## DIRECTIONS
Check every line of the records below for the string "routing" and copy the ones that have it.

[Saved data entries]
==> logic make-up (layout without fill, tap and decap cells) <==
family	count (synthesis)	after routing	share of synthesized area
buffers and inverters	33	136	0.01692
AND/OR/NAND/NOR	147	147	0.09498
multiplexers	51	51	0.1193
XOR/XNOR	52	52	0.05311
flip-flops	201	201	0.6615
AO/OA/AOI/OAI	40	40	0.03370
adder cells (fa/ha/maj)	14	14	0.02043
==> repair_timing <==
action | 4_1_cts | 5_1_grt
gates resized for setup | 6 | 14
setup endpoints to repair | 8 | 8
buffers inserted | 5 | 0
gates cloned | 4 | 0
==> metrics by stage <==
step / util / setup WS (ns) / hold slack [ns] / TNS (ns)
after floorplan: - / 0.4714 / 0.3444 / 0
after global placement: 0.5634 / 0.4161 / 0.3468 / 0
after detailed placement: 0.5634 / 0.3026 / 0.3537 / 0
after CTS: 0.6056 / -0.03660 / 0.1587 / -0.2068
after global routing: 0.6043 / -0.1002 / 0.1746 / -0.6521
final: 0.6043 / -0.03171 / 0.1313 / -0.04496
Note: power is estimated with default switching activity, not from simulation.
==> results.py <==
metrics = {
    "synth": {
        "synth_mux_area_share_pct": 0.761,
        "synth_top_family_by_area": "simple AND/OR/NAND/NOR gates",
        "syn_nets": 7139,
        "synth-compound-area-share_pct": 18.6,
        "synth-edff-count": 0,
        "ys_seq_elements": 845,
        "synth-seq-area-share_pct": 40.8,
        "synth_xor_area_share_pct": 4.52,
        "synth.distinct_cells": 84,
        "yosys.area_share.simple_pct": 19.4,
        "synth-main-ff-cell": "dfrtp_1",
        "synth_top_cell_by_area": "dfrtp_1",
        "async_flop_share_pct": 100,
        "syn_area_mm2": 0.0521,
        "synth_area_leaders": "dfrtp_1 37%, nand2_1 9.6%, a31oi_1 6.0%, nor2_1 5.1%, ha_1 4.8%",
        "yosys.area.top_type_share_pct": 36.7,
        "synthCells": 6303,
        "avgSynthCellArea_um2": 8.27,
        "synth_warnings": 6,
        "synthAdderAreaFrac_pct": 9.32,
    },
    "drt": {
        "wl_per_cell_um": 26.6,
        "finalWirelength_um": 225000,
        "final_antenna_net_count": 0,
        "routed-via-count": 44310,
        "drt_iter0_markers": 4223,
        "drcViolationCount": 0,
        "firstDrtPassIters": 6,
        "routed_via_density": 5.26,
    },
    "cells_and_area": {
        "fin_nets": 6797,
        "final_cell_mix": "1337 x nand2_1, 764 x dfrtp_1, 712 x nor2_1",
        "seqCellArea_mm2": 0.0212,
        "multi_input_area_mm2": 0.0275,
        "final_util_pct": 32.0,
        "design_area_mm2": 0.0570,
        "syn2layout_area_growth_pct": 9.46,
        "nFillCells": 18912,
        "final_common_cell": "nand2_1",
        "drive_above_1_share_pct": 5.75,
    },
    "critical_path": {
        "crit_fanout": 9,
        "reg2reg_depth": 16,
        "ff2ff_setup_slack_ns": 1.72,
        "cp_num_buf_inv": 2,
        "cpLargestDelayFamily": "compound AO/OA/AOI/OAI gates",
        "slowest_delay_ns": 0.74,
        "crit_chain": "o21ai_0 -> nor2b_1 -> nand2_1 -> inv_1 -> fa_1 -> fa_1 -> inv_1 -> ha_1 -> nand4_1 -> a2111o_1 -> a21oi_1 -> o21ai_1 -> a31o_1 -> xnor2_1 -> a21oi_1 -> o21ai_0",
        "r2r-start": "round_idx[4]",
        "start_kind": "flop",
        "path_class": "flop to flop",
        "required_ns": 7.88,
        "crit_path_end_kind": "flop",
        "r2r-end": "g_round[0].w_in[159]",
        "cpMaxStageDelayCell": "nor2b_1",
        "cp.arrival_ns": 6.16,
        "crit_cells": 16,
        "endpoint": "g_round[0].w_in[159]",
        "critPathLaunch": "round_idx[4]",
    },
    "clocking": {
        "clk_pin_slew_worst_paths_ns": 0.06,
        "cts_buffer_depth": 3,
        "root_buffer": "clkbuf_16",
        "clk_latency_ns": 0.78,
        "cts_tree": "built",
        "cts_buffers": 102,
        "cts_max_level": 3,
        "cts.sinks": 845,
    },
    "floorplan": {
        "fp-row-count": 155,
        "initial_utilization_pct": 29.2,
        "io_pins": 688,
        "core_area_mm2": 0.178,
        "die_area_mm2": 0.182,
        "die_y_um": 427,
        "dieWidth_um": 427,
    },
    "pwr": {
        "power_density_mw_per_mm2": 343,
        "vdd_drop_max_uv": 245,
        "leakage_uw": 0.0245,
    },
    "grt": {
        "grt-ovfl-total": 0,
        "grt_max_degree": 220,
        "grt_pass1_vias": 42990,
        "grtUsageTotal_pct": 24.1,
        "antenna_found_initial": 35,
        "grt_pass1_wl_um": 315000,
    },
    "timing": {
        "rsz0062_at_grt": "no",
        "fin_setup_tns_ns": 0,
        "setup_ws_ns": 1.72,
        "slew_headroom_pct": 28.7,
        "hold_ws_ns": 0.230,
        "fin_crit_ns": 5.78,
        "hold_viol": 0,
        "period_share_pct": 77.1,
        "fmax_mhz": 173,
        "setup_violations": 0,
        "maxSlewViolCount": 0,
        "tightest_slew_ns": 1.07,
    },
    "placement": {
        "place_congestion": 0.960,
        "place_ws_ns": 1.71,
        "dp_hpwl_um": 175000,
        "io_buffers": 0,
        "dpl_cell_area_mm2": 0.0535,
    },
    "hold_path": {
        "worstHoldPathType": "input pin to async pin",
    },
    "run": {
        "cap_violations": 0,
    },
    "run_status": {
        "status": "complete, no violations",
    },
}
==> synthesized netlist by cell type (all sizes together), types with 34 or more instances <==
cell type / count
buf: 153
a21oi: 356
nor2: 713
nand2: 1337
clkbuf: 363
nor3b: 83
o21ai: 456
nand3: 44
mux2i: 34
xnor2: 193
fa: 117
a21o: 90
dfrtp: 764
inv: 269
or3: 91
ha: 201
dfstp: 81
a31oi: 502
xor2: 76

## ANSWER AREA
family	count (synthesis)	after routing	share of synthesized area
after global routing: 0.6043 / -0.1002 / 0.1746 / -0.6521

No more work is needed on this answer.